### [What is being asked]
In the listing below, find the line with "a211o,15,131" and the line with "-- through the". Repeat those two lines and all lines between them exactly.

=== Section Start ===

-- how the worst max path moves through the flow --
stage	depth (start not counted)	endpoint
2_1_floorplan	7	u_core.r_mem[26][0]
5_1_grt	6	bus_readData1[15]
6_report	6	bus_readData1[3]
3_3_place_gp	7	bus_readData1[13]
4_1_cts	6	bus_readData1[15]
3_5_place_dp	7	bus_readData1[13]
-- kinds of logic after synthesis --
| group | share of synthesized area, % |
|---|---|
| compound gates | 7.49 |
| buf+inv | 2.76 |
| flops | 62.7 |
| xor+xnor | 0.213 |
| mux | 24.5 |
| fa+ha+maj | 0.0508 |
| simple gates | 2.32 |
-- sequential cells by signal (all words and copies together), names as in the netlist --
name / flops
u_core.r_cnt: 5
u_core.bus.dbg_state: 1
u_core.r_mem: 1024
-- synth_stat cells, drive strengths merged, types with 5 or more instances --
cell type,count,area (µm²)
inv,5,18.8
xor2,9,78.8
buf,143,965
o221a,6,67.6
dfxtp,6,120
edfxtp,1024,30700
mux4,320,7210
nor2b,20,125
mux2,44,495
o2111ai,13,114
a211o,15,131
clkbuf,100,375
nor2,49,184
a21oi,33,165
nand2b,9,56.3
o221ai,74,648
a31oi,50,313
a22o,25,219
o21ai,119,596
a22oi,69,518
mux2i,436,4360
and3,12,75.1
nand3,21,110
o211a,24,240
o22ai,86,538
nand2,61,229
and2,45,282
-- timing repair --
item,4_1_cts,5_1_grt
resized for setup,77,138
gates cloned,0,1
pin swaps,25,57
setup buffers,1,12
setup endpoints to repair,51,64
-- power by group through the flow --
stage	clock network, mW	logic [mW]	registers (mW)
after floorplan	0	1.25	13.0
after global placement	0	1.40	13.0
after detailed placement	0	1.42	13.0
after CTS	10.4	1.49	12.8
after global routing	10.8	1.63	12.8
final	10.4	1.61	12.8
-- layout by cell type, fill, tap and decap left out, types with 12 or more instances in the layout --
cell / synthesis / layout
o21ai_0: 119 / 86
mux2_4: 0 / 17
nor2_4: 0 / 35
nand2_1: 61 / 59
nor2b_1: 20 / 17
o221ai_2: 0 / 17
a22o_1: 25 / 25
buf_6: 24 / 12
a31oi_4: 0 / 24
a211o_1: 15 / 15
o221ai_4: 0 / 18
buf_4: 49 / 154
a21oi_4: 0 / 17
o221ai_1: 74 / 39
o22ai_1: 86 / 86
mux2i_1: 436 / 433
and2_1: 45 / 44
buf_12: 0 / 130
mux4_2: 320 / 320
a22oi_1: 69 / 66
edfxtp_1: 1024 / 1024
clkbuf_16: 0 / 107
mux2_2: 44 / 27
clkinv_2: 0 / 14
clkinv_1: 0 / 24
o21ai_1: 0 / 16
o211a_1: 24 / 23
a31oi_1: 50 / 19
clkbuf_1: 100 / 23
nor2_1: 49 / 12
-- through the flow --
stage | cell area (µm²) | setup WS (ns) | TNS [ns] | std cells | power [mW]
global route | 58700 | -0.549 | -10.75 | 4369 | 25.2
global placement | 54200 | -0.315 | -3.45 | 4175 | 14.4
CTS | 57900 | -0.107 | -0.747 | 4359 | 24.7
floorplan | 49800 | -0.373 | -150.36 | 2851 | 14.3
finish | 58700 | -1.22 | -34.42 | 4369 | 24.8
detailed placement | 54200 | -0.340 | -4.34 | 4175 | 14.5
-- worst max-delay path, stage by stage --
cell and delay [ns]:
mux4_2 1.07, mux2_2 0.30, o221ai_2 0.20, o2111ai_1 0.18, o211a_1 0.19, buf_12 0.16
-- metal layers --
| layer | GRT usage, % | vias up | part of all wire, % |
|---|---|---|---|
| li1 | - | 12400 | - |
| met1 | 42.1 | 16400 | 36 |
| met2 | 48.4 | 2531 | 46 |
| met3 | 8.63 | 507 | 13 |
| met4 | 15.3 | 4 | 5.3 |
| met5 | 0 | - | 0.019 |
===== src/rtl/id_ex_stage_pkg.sv =====
// Shared core definitions: ALU op codes and the ID/EX pipeline bundle.
// Decode, ID/EX and EX/MEM all import this package.
package id_ex_stage_pkg;

  localparam int DATA_W = 32;

  localparam logic [3:0] ALU_ADD  = 4'd0;
  localparam logic [3:0] ALU_SUB  = 4'd1;
  localparam logic [3:0] ALU_SLL  = 4'd2;
  localparam logic [3:0] ALU_SLT  = 4'd3;
  localparam logic [3:0] ALU_SLTU = 4'd4;
  localparam logic [3:0] ALU_XOR  = 4'd5;
  localparam logic [3:0] ALU_SRL  = 4'd6;
  localparam logic [3:0] ALU_SRA  = 4'd7;
  localparam logic [3:0] ALU_OR   = 4'd8;
  localparam logic [3:0] ALU_AND  = 4'd9;

  typedef struct packed {
    logic              valid;
    logic [DATA_W-1:0] pc;
    logic [4:0]        rs1;
    logic [4:0]        rs2;
    logic [DATA_W-1:0] rs1_data;
    logic [DATA_W-1:0] rs2_data;
    logic [DATA_W-1:0] imm;
    logic [4:0]        rd;
    logic [3:0]        alu_ctrl;
    logic              use_imm;
    logic              reg_we;
    logic              mem_read;
    logic              mem_write;
  } id_ex_t;

endpackage
`src/rtl/erasable_cycle_sequencer.sv`:
```
// ---------------------------------------------------------------------------
// erasable_cycle_sequencer
//
// Purpose:
//   Steps through the 12 time pulses of a memory cycle time (MCT) and shares
//   the erasable array between the instruction sequencer (CPU) and the
//   counter-increment logic (CNT).
//
//   At the TP12 -> TP1 boundary, one requester is chosen (or the MCT stays
//   idle). Its address is latched for the whole MCT. The block then produces
//   one-hot X/Y driver enables and read/sense/rewrite/clear strobes at fixed
//   time pulses.
//
//   CNT normally wins. A pending CPU request is served once CNT has taken
//   CNT_LIMIT consecutive MCTs.
//
// Parameters:
//   CNT_LIMIT  max consecutive CNT grants while CPU_REQ pends (1..15)
//
// Ports:
//   CLOCK      system clock, rising edge
//   rst_       synchronous reset, active low
//   TICK       one-clock pulse, advance to the next time pulse
//   GOJAM      synchronous abort, active high (same effect as reset)
//   SBY        standby, no new grants
//   CPU_REQ    CPU access request (level)
//   CPU_ADDR   CPU erasable address
//   CNT_REQ    counter-increment request (level)
//   CNT_ADDR   counter address
//   CPU_GNT    one-clock CPU grant pulse (on the clock TP becomes 1)
//   CNT_GNT    one-clock CNT grant pulse (on the clock TP becomes 1)
//   TP         current time pulse, 1..12
//   BUSY       current MCT carries a granted access
//   XB_E       one-hot X-bottom enable, addr[2:0]
//   XT_E       one-hot X-top enable, addr[5:3]
//   YB_E       one-hot Y-bottom enable, addr[7:6]
//   REXY       read (reset) drive strobe, TP3
//   SBE        sense strobe, TP5..6
//   WEXY       rewrite drive strobe, TP9..10
//   CLRSA      sense-amp/buffer clear, TP12
// ---------------------------------------------------------------------------
module erasable_cycle_sequencer #(
   parameter int CNT_LIMIT = 4
) (
   input  logic       CLOCK,
   input  logic       rst_,
   input  logic       TICK,
   input  logic       GOJAM,
   input  logic       SBY,
   input  logic       CPU_REQ,
   input  logic [7:0] CPU_ADDR,
   input  logic       CNT_REQ,
   input  logic [7:0] CNT_ADDR,
   output logic       CPU_GNT,
   output logic       CNT_GNT,
   output logic [3:0] TP,
   output logic       BUSY,
   output logic [7:0] XB_E,
   output logic [7:0] XT_E,
   output logic [3:0] YB_E,
   output logic       REXY,
   output logic       SBE,
   output logic       WEXY,
   output logic       CLRSA
);

   // Who owns the current MCT; BUSY is simply "owner is not idle".
   typedef enum logic [1:0] {
      OWN_IDLE = 2'd0,
      OWN_CPU  = 2'd1,
      OWN_CNT  = 2'd2
   } owner_t;

   localparam logic [3:0] LIMIT    = 4'(CNT_LIMIT);
   localparam logic [3:0] TP_FIRST = 4'd1;
   localparam logic [3:0] TP_LAST  = 4'd12;

   owner_t     owner_q, owner_d;
   logic [3:0] tp_q,     tp_d;
   logic [3:0] streak_q, streak_d;
   logic [7:0] addr_q,   addr_d;

   logic       cpu_gnt_d, cnt_gnt_d;
   logic       busy_d;
   logic       drive_win_d;
   logic [7:0] xb_d, xt_d;
   logic [3:0] yb_d;
   logic       rexy_d, sbe_d, wexy_d, clrsa_d;

   // Saturating streak increment: the counter parks at the limit so a long
   // CNT burst cannot wrap and starve the CPU.
   function automatic logic [3:0] streak_inc(input logic [3:0] v);
      if (v >= LIMIT) begin
         return LIMIT;
      end
      return v + 4'd1;
   endfunction

   function automatic logic [7:0] onehot8(input logic [2:0] sel);
      return 8'b0000_0001 << sel;
   endfunction

   function automatic logic [3:0] onehot4(input logic [1:0] sel);
      return 4'b0001 << sel;
   endfunction

   // TP12 is the arbitration point. Any out-of-range value (0, 13..15) is
   // also treated as end-of-MCT, so a corrupted counter recovers in one step.
   function automatic logic at_mct_end(input logic [3:0] t);
      return (t >= TP_LAST) || (t == 4'd0);
   endfunction

   // ---- next-state: time pulse, arbitration, address latch ----
   always_comb begin
      owner_d   = owner_q;
      tp_d      = tp_q;
      streak_d  = streak_q;
      addr_d    = addr_q;
      cpu_gnt_d = 1'b0;
      cnt_gnt_d = 1'b0;

      if (GOJAM) begin
         owner_d  = OWN_IDLE;
         tp_d     = TP_LAST;
         streak_d = 4'd0;
         addr_d   = 8'd0;
      end else if (TICK) begin
         if (at_mct_end(tp_q)) begin
            tp_d = TP_FIRST;
            if (SBY) begin
               owner_d  = OWN_IDLE;
               streak_d = 4'd0;
            end else if (CNT_REQ && !(CPU_REQ && (streak_q == LIMIT))) begin
               owner_d   = OWN_CNT;
               addr_d    = CNT_ADDR;
               streak_d  = streak_inc(streak_q);
               cnt_gnt_d = 1'b1;
            end else if (CPU_REQ) begin
               owner_d   = OWN_CPU;
               addr_d    = CPU_ADDR;
               streak_d  = 4'd0;
               cpu_gnt_d = 1'b1;
            end else begin
               owner_d  = OWN_IDLE;
               streak_d = 4'd0;
            end
         end else begin
            tp_d = tp_q + 4'd1;
         end
      end
   end

   // ---- output decode from next state ----
   // Enables and strobes are decoded from the next-state values. They are
   // then registered, so they change on the same edge as TP.
   // The enable window TP2..11 encloses every strobe (TP3, TP5..6, TP9..10),
   // so the enables are stable whenever a strobe is high.
   always_comb begin
      busy_d      = (owner_d != OWN_IDLE);
      drive_win_d = busy_d && (tp_d >= 4'd2) && (tp_d <= 4'd11);
      xb_d        = drive_win_d ? onehot8(addr_d[2:0]) : 8'd0;
      xt_d        = drive_win_d ? onehot8(addr_d[5:3]) : 8'd0;
      yb_d        = drive_win_d ? onehot4(addr_d[7:6]) : 4'd0;
      rexy_d      = busy_d && (tp_d == 4'd3);
      sbe_d       = busy_d && ((tp_d == 4'd5) || (tp_d == 4'd6));
      wexy_d      = busy_d && ((tp_d == 4'd9) || (tp_d == 4'd10));
      clrsa_d     = busy_d && (tp_d == TP_LAST);
   end

   // ---- state and output registers ----
   always_ff @(posedge CLOCK) begin
      if (!rst_) begin
         owner_q  <= OWN_IDLE;
         tp_q     <= TP_LAST;
         streak_q <= 4'd0;
         addr_q   <= 8'd0;
         CPU_GNT  <= 1'b0;
         CNT_GNT  <= 1'b0;
         TP       <= TP_LAST;
         BUSY     <= 1'b0;
         XB_E     <= 8'd0;
         XT_E     <= 8'd0;
         YB_E     <= 4'd0;
         REXY     <= 1'b0;
         SBE      <= 1'b0;
         WEXY     <= 1'b0;
         CLRSA    <= 1'b0;
      end else begin
         owner_q  <= owner_d;
         tp_q     <= tp_d;
         streak_q <= streak_d;
         addr_q   <= addr_d;
         CPU_GNT  <= cpu_gnt_d;
         CNT_GNT  <= cnt_gnt_d;
         TP       <= tp_d;
         BUSY     <= busy_d;
         XB_E     <= xb_d;
         XT_E     <= xt_d;
         YB_E     <= yb_d;
         REXY     <= rexy_d;
         SBE      <= sbe_d;
         WEXY     <= wexy_d;
         CLRSA    <= clrsa_d;
      end
   end

endmodule

```
`config.mk`:
```
export PLATFORM = sky130hd
export DESIGN_NAME = erasable_cycle_sequencer
export DESIGN_NICKNAME = d
export VERILOG_FILES = /design/src/rtl/erasable_cycle_sequencer.sv
export SDC_FILE = /design/constraint.sdc
export NUM_CORES = 1
export LEC_CHECK = 0
export CORE_ASPECT_RATIO = 1.5
export CORE_UTILIZATION = 60
export DETAILED_ROUTE_END_ITERATION = 16
export DONT_BUFFER_PORTS = 1
export PLACE_DENSITY = 0.78
export SLEW_MARGIN = 10
export SYNTH_ARGS = -nofsm -noshare
export SYNTH_HDL_FRONTEND = slang
export SYNTH_SLANG_ARGS = --single-unit
export TNS_END_PERCENT = 50
```
`constraint.sdc`:
```
create_clock -name CLOCK -period 4.75 [get_ports CLOCK]
set_clock_uncertainty 0.15 [all_clocks]
set_input_delay 0.95 -clock CLOCK [delete_from_list [all_inputs] [get_ports CLOCK]]
set_output_delay 0.95 -clock CLOCK [all_outputs]
set_load 0.05 [all_outputs]
```
=== Word-level counts from Yosys, hierarchy flattened ===
Index checks and enable logic that the tools add are counted.

* Reduce and logical (&&, ||, !) cells: 19
* Shifts and indexed selects: 3
* Divide/modulo/power cells: 0
* Equality and inequality tests: 7
* Multipliers: 0
* $add $sub $neg: 2
* Order comparisons: 4
* Multiplexer cells: 27
* Bitwise logic cells: 3

{| class="wikitable"
|+ Operators by type and width
! operator !! count
|-
| 8-bit two-way mux || 6
|-
| 4-bit two-way mux || 7
|-
| 1-bit by 3-bit << shifter with 8-bit output, first input constant || 2
|-
| 4-bit by 3-bit equality test with 1-bit output, second input constant || 3
|-
| 4-bit equality test, second input constant || 3
|-
| 2-bit two-way mux || 5
|-
| 1-bit two-way mux || 9
|-
| 4-bit by 1-bit adder with 4-bit output, second input constant || 2
|-
| 1-bit logical AND || 8
|-
| 6-bit OR reduction || 1
|-
| 5-bit OR reduction || 1
|-
| 4-bit by 2-bit equality test with 1-bit output, second input constant || 1
|-
| 4-bit by 2-bit greater-or-equal comparator with 1-bit output, second input constant || 1
|-
| 4-bit by 3-bit greater-or-equal comparator with 1-bit output, second input constant || 1
|-
| 4-bit greater-or-equal comparator, second input constant || 1
|-
| 4-bit <= comparator, second input constant || 1
|-
| 4-bit logical NOT || 1
|-
| 2-bit AND reduction || 2
|-
| 1-bit by 2-bit << shifter with 4-bit output, first input constant || 1
|-
| 1-bit logical OR || 3
|-
| 1-bit inverter || 3
|-
| 2-bit nonzero test || 1
|-
| 2-bit OR reduction || 1
|-
| 1-bit logical NOT || 1
|}

* Memories: 0
* Latch bits: 0
* Logic and storage cells: 79
* Bits in writable memories: 0
* Memory bits (read-only): 0
* Output and inout port bits: 31
* Bits in registers: 45
* Input port bits: 23

=== Logic depth before layout (Yosys ltp) ===
Gate-level depths: netlist of the first run.

* Word-level depth: 13
* Mapped depth: 8
* Mapped depth without buffers: 7

=== Least setup slack after synthesis of the first run ===
OpenSTA, ideal clock, no wires.

* Path kind: register to register
* From: register tp_q[0]
* To: register XT_E[5]
* Arrival: 2316 ps
* Clock period less this slack: 2601 ps
* Buffers on the path: 0
* Data required time: 4465 ps
* Cell stages (with the launch flop): 8
* Slack: 2149 ps
* Library setup time: 135 ps
* Path through: dfxtp_1 > inv_1 > ha_1 > or3b_4 > a2111o_4 > o32ai_4 > nand2b_1 > nor3_1

* Longest elaborated chain between the ends: 9
* Elaborated cells between the ends (all ways): 20
* Classes of those cells: add/sub (1); order compare (3); shift (1); mux (9); reduce/logical (6)

{| class="wikitable"
|+ RTL lines
! item !! line !! RTL
|-
| from (decl) || 79 || <nowiki>logic [3:0] tp_q, tp_d;</nowiki>
|-
| from (signal assigned) || 190 || <nowiki>tp_q <= tp_d;</nowiki>
|-
| 4-bit greater-or-equal comparator or 4-bit logical NOT (tied branches) || 110 || <nowiki>return (t >= TP_LAST) || (t == 4'd0);</nowiki>
|-
| 1-bit logical OR || 110 ||
|-
| 4-bit two-way mux or 2-bit two-way mux (tied branches) || 128 || <nowiki>if (at_mct_end(tp_q)) begin</nowiki>
|-
| 4-bit two-way mux or 2-bit two-way mux (tied branches) || 127 || <nowiki>end else if (TICK) begin</nowiki>
|-
| 4-bit two-way mux or 2-bit two-way mux (tied branches) || 122 || <nowiki>if (GOJAM) begin</nowiki>
|-
| 4-bit by 2-bit greater-or-equal comparator with 1-bit output or 2-bit nonzero test (tied branches) || 160, 159 ||
|-
| 1-bit logical AND (2 in series) || 160 || <nowiki>drive_win_d = busy_d && (tp_d >= 4'd2) && (tp_d <= 4'd11);</nowiki>
|-
| 2-bit AND reduction (no line) || n/a ||
|-
| to (signal assigned) || 198 || <nowiki>XT_E <= xt_d;</nowiki>
|-
| to (decl) || 59 || <nowiki>output logic [7:0] XT_E,</nowiki>
|}

Several ways; a longest one is shown, not always the timed one.
A chain may end at the register's enable or synchronous reset.

=== Worst setup path in the final report of the first run ===
* From: register tp_q[0]
* To: register XT_E[0]

Same word-level chain as after synthesis.

==> impl_metrics.env, run 1 <==
export IMPL_outcome="completed"
export IMPL_cts_inserted_buffers=5
export IMPL_clk_path_buf_depth=2
export IMPL_antenna_found_initial=0
export IMPL_hold_buffers=0
export IMPL_seq_area_frac_synth_pct=46.9
export IMPL_insertion_delay_ps=300
export IMPL_synth_top_area_cell="dfxtp_1"
export IMPL_fp_dieH_um=71.3
export IMPL_period_needed_ps=2940
export IMPL_slew_headroom_pct=54.4
export IMPL_yosys_top_cells_count="45 x dfxtp_1, 18 x nor3_1, 16 x nand2_1, 12 x nor2_1, 8 x o21ai_0"
export IMPL_ys_flop_type="dfxtp_1"
export IMPL_syn2layout_area_growth_pct=6.19
export IMPL_crit_path_end_kind="flop"
export IMPL_async_flop_share_pct=0
export IMPL_ios=54
export IMPL_cts_tree="yes"
export IMPL_period_share_pct=62.0
export IMPL_htree_levels=2
export IMPL_avgSynthCellArea_um2=10.0
export IMPL_final_cells=233
export IMPL_swShare_pct=23.4
export IMPL_combinationalPowerShare_pct=7.7
export IMPL_postCtsSetupBuffers=0
export IMPL_initial_utilization_pct=64.6
export IMPL_p_total_mw=0.726
export IMPL_yosys_warnings=0
export IMPL_cts_resized=0
export IMPL_ant_nets=0
export IMPL_dp_cells=226
export IMPL_grt_pass1_wl_um=6240
export IMPL_worstPathArrival_ps=2990
export IMPL_routed_wl_um=3880
export IMPL_synthDominantCellAreaShare_pct=46.9
export IMPL_wl_per_cell_um=16.7
export IMPL_coreArea_um2=2970
export IMPL_worstMarginPinSlew_ps=683
export IMPL_power_frac_clock_pct=37.9
export IMPL_final_nets=221
export IMPL_worstSetupPathType="flop to flop"
export IMPL_hold_viol_final=0
export IMPL_rsz0062_at_grt="no"
export IMPL_netlist_area_um2=1920
export IMPL_crit_slowest_cell="dfxtp_1"
export IMPL_grt_total_usage_pct=25.6
export IMPL_powerDensity_nw_per_um2=356
export IMPL_synth_edf_count=0
export IMPL_p_switching_mw=0.170
export IMPL_num_vias=1449
export IMPL_power_frac_seq_pct=54.4
export IMPL_dieArea_um2=3430
export IMPL_drv_slew=0
export IMPL_synth_area_leaders="dfxtp_1 47%, nor3_1 4.7%, nand2_1 3.1%"
export IMPL_cp_max_fo=12
export IMPL_grt_max_degree=14
export IMPL_avgViaCountPerCell=6.22
export IMPL_syn_nets=219
export IMPL_drt_iter0_drc=25
export IMPL_holdWs_ps=356
export IMPL_drive_above_1_share_pct=11.9
export IMPL_vdd_drop_max_uv=216
export IMPL_grt_pass1_vias=1402
export IMPL_routabilityCongestion=0.810
export IMPL_tns_ps=0
export IMPL_rows=24
export IMPL_dr_pass1_iters=4
export IMPL_cts_root_buf="clkbuf_8"
export IMPL_route_detailed_drc=0
export IMPL_num_antenna_cells=0
export IMPL_max_freq_mhz=340
export IMPL_critPathLaunchType="flop"
export IMPL_dp_hpwl_um=2940
export IMPL_p_int_mw=0.556
export IMPL_setup_viol=0
export IMPL_synth_distinct_cells=48
export IMPL_ys_ff_latch=45
export IMPL_maxCapViolations=0
export IMPL_die_width_um=48.2
export IMPL_syn_instance_count=192
export IMPL_io_buffers=0
export IMPL_cts_num_sinks=45
export IMPL_grt_ovfl_total=0
export IMPL_hp_class="flop to flop"
export IMPL_worstPathRequired_ps=4800
export IMPL_path_clk_slew_ps=80
export IMPL_path_cells="inv_1, ha_1, nor3b_1, o21ai_2, mux2_2, nand3_1, and3b_1"
export IMPL_slowest_delay_ps=690
export IMPL_yosysMostFrequentCell="dfxtp_1"
export IMPL_leakage_nw=0.738
## final cells by class
| class | count | area [um^2] |
|---|---|---|
| Multi-Input combinational cell | 135 | 958 |
| Fill cell | 236 | 935 |
| Sequential cell | 45 | 901 |
| Clock buffer | 5 | 68.8 |
| Tap cell | 39 | 48.8 |
| Clock inverter | 2 | 35.0 |
| Inverter | 7 | 26.3 |
## kinds of logic (layout without fill, tap and decap cells)
group	count (synthesis)	in the layout	share of synthesized area, %
simple gates	88	88	26.6
xor+xnor	1	1	0.456
fa+ha+maj	4	4	2.61
mux	5	5	2.74
buf+inv	12	14	3.13
flops	45	45	46.9
compound gates	37	37	17.5
## power by group through the flow
stage | clock, mW | sequential [mW] | combinational [mW]
after floorplan | 0 | 0.403 | 0.0503
after detailed placement | 0 | 0.404 | 0.0551
after CTS | 0.278 | 0.395 | 0.0553
after global routing | 0.292 | 0.395 | 0.0614
after global placement | 0 | 0.403 | 0.0532
final | 0.275 | 0.395 | 0.0559
## final timing paths
| check | start | endpoint | slack, ps | cells after the start |
|---|---|---|---|---|
| worst min-delay path | streak_q[2]$_SDFFE_PP0P_ | streak_q[2]$_SDFFE_PP0P_ | 360 | 2 |
| worst max-delay path | tp_q[0]$_SDFF_PN0_ | XT_E[0]$_SDFF_PP0_ | 1810 | 7 |
| worst min register to register | streak_q[2]$_SDFFE_PP0P_ | streak_q[2]$_SDFFE_PP0P_ | 360 | 2 |
| worst max register to register | tp_q[0]$_SDFF_PN0_ | XT_E[0]$_SDFF_PP0_ | 1810 | 7 |
## cells in the final DEF (no fill, tap or decap), types with 2 or more instances in the layout
cell type  netlist  layout
nor4_1           3       3
o31a_1           2       2
mux2_2           2       2
a211oi_1         2       2
mux2i_1          3       3
nand2b_1         4       4
nor3_1          18      18
dfxtp_1         45      45
a221oi_1         4       4
nand2_1         16      16
a21oi_1          3       3
o21ai_0          8       8
o32ai_4          2       2
ha_1             4       4
clkbuf_8         0       5
and2_2           2       2
nor3b_1          5       5
nor2b_1          4       4
inv_1            7       7
nor2_1          12      12
nand4b_1         2       2
nor3b_2          3       3
o22ai_1          4       4
and3b_1          3       3
and2_1           7       7
nand3_1          2       2
## through the flow
| step | area [um^2] | setup slack (ps) | utilization (%) |
|---|---|---|---|
| after floorplan | 1920 | 2150 | - |
| after global placement | 1930 | 1930 | 65.1 |
| after detailed placement | 1930 | 1830 | 65.1 |
| after CTS | 2040 | 1810 | 68.6 |
| after global routing | 2040 | 1590 | 68.6 |
| final | 2040 | 1810 | 68.6 |
## routing by layer
layer | track usage, % | part of all wire, % | wire length, um | up-vias
met5 | 0 | 0 | 0 | -
met4 | 11.7 | 2.4 | 93 | 0
met3 | 8.56 | 5.3 | 206 | 9
met2 | 41.6 | 54 | 2080 | 45
met1 | 28.6 | 39 | 1500 | 696
li1 | - | - | - | 699
## worst max-delay path, delay by kind of cell, from the launching register on
family                   cells  cell delay [ps]
buffers and inverters        1              180
multiplexers                 1              440
adder cells (fa/ha/maj)      1              260
AND/OR/NAND/NOR              3              760
flip-flops                   1              690
AO/OA/AOI/OAI                1              360
## flip-flops by register name (all words and copies together) (netlist names), 2 cells and up
signal    cells
XB_E          8
XT_E          8
addr_q        8
YB_E          4
streak_q      4
tp_q          4
owner_q       2
No activity file was read; power rests on OpenSTA's default activity.
==> run 2, diff against run 1 <==
--- a/config.mk
+++ b/config.mk
@@ -5,6 +5,7 @@
 export SDC_FILE = /design/constraint.sdc
 export NUM_CORES = 1
 export LEC_CHECK = 0
+export ABC_AREA = 1
 export CORE_ASPECT_RATIO = 1.5
 export CORE_UTILIZATION = 60
 export DETAILED_ROUTE_END_ITERATION = 16
==> constraint.sdc (replaced) <==
create_clock -name CLOCK -period 2.9 [get_ports CLOCK]
set_clock_uncertainty 0.15 [all_clocks]
set_input_delay 0.58 -clock CLOCK [delete_from_list [all_inputs] [get_ports CLOCK]]
set_output_delay 0.58 -clock CLOCK [all_outputs]
set_load 0.05 [all_outputs]
==> run 2 against run 1 <==
- core utilization grew 2.6 points
- cell count grew 32%
- first-iteration DRC count grew 60%
- via count grew 8.8%
- sequential share of layout area shrank 1.6 points
- power grew 72%
- global-route usage shrank 0.30 points
- maximum frequency grew 38%
- combinational power grew 110%
- clock-buffer cell count grew 1
- critical path type unchanged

=== Section End ===

### [Result of the exercise]
a211o,15,131
clkbuf,100,375
nor2,49,184
a21oi,33,165
nand2b,9,56.3
o221ai,74,648
a31oi,50,313
a22o,25,219
o21ai,119,596
a22oi,69,518
mux2i,436,4360
and3,12,75.1
nand3,21,110
o211a,24,240
o22ai,86,538
nand2,61,229
and2,45,282
-- timing repair --
item,4_1_cts,5_1_grt
resized for setup,77,138
gates cloned,0,1
pin swaps,25,57
setup buffers,1,12
setup endpoints to repair,51,64
-- power by group through the flow --
stage	clock network, mW	logic [mW]	registers (mW)
after floorplan	0	1.25	13.0
after global placement	0	1.40	13.0
after detailed placement	0	1.42	13.0
after CTS	10.4	1.49	12.8
after global routing	10.8	1.63	12.8
final	10.4	1.61	12.8
-- layout by cell type, fill, tap and decap left out, types with 12 or more instances in the layout --
cell / synthesis / layout
o21ai_0: 119 / 86
mux2_4: 0 / 17
nor2_4: 0 / 35
nand2_1: 61 / 59
nor2b_1: 20 / 17
o221ai_2: 0 / 17
a22o_1: 25 / 25
buf_6: 24 / 12
a31oi_4: 0 / 24
a211o_1: 15 / 15
o221ai_4: 0 / 18
buf_4: 49 / 154
a21oi_4: 0 / 17
o221ai_1: 74 / 39
o22ai_1: 86 / 86
mux2i_1: 436 / 433
and2_1: 45 / 44
buf_12: 0 / 130
mux4_2: 320 / 320
a22oi_1: 69 / 66
edfxtp_1: 1024 / 1024
clkbuf_16: 0 / 107
mux2_2: 44 / 27
clkinv_2: 0 / 14
clkinv_1: 0 / 24
o21ai_1: 0 / 16
o211a_1: 24 / 23
a31oi_1: 50 / 19
clkbuf_1: 100 / 23
nor2_1: 49 / 12
-- through the flow --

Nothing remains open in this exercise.